§ About this task: Work out the number of lines below containing the word "setup" and give nothing besides it.

§ Available records:
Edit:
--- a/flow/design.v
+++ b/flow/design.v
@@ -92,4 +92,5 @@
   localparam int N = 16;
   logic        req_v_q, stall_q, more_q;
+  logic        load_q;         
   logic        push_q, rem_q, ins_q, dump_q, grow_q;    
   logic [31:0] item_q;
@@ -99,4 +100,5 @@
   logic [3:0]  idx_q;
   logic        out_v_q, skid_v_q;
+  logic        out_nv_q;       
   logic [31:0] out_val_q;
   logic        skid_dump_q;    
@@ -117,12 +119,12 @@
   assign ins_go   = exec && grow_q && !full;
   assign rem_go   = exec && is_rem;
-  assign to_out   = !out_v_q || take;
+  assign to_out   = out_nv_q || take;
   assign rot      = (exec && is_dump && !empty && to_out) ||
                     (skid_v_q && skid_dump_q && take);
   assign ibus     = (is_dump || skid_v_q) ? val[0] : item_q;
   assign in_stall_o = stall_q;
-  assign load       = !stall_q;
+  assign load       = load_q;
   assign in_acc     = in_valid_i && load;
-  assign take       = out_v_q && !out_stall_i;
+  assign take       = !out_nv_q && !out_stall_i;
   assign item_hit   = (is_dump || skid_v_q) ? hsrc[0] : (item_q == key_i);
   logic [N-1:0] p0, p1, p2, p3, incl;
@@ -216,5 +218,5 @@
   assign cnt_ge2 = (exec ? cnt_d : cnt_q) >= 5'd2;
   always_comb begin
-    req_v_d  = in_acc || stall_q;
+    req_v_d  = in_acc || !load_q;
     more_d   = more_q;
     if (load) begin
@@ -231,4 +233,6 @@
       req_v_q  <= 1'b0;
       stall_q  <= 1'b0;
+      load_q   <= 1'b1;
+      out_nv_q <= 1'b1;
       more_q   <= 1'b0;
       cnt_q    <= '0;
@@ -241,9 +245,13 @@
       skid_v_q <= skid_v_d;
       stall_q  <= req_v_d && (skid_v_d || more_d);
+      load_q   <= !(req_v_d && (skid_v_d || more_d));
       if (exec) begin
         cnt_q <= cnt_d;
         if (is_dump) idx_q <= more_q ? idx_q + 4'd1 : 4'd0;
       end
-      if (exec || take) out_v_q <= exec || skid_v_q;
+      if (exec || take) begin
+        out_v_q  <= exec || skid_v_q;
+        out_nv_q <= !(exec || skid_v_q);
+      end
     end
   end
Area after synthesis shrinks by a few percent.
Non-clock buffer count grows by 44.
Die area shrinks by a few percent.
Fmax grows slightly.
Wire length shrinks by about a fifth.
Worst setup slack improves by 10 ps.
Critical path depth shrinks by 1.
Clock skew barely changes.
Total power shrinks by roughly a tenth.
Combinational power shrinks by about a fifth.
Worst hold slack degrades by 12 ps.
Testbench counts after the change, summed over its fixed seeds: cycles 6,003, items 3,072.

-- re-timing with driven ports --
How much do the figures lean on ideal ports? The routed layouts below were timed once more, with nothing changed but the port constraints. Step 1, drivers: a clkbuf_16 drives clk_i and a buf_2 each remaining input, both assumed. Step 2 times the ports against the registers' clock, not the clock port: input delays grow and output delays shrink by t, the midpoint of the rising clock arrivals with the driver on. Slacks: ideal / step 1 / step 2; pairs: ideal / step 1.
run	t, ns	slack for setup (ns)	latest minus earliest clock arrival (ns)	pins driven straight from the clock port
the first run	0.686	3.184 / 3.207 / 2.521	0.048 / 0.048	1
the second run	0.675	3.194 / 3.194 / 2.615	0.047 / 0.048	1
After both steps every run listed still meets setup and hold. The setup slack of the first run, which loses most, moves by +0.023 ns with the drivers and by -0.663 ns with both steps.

§ Written reply: 3